Anisonyx gemmeus

Scientific classification
- Kingdom: Animalia
- Phylum: Arthropoda
- Clade: Pancrustacea
- Class: Insecta
- Order: Coleoptera
- Suborder: Polyphaga
- Infraorder: Scarabaeiformia
- Family: Scarabaeidae
- Genus: Anisonyx
- Species: A. gemmeus
- Binomial name: Anisonyx gemmeus Péringuey, 1902

= Anisonyx gemmeus =

- Genus: Anisonyx
- Species: gemmeus
- Authority: Péringuey, 1902

Species of beetle

Anisonyx gemmeus is a species of beetle of the family Scarabaeidae. It is found in South Africa (Western Cape).

== Description ==
Adults reach a length of about 9-10 mm. They are black, with the elytra pale testaceous.
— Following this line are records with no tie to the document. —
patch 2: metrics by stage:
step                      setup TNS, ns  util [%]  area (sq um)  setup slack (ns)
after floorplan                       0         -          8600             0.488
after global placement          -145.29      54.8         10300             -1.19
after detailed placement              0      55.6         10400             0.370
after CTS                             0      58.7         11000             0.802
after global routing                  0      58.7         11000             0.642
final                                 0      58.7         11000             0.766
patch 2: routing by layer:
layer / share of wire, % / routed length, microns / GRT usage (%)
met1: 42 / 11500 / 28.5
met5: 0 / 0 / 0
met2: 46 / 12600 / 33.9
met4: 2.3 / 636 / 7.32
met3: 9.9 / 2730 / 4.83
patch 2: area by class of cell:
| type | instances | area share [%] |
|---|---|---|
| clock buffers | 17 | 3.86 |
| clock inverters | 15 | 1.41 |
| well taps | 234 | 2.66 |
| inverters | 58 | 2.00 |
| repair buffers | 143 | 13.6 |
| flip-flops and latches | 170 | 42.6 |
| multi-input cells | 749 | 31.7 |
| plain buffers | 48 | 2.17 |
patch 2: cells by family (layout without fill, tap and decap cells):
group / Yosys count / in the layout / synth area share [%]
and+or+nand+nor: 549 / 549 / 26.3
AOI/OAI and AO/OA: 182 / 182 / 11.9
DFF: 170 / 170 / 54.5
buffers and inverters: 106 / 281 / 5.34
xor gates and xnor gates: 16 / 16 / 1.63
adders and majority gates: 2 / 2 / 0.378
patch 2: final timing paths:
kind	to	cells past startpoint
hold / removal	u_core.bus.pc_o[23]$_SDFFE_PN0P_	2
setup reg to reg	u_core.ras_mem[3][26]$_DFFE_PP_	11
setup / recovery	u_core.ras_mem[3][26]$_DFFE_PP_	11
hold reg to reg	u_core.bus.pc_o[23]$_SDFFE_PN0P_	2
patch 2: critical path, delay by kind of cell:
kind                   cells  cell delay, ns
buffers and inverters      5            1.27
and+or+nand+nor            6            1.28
The shape of the body is similar to that of Anisonyx hilaris, but the pronotum is less densely hairy, and the black hairs are mixed in the dorsal part with white ones. The five bands, instead of being sapphire, are opaline with a golden sheen. The scutellum has no scales. The elytra, in addition to the fuscous-black hairs, bear a few seriate, erect, white ones. These are longer but as numerous as the black erect ones, and there is along the suture a narrow band of golden, opaline scales, a very much broader one along the outer margin, and a few scales along the base. The propygidium and pygidium are clothed with long, black and white hairs, and are set with numerous scales which are also somewhat abundant on the abdomen.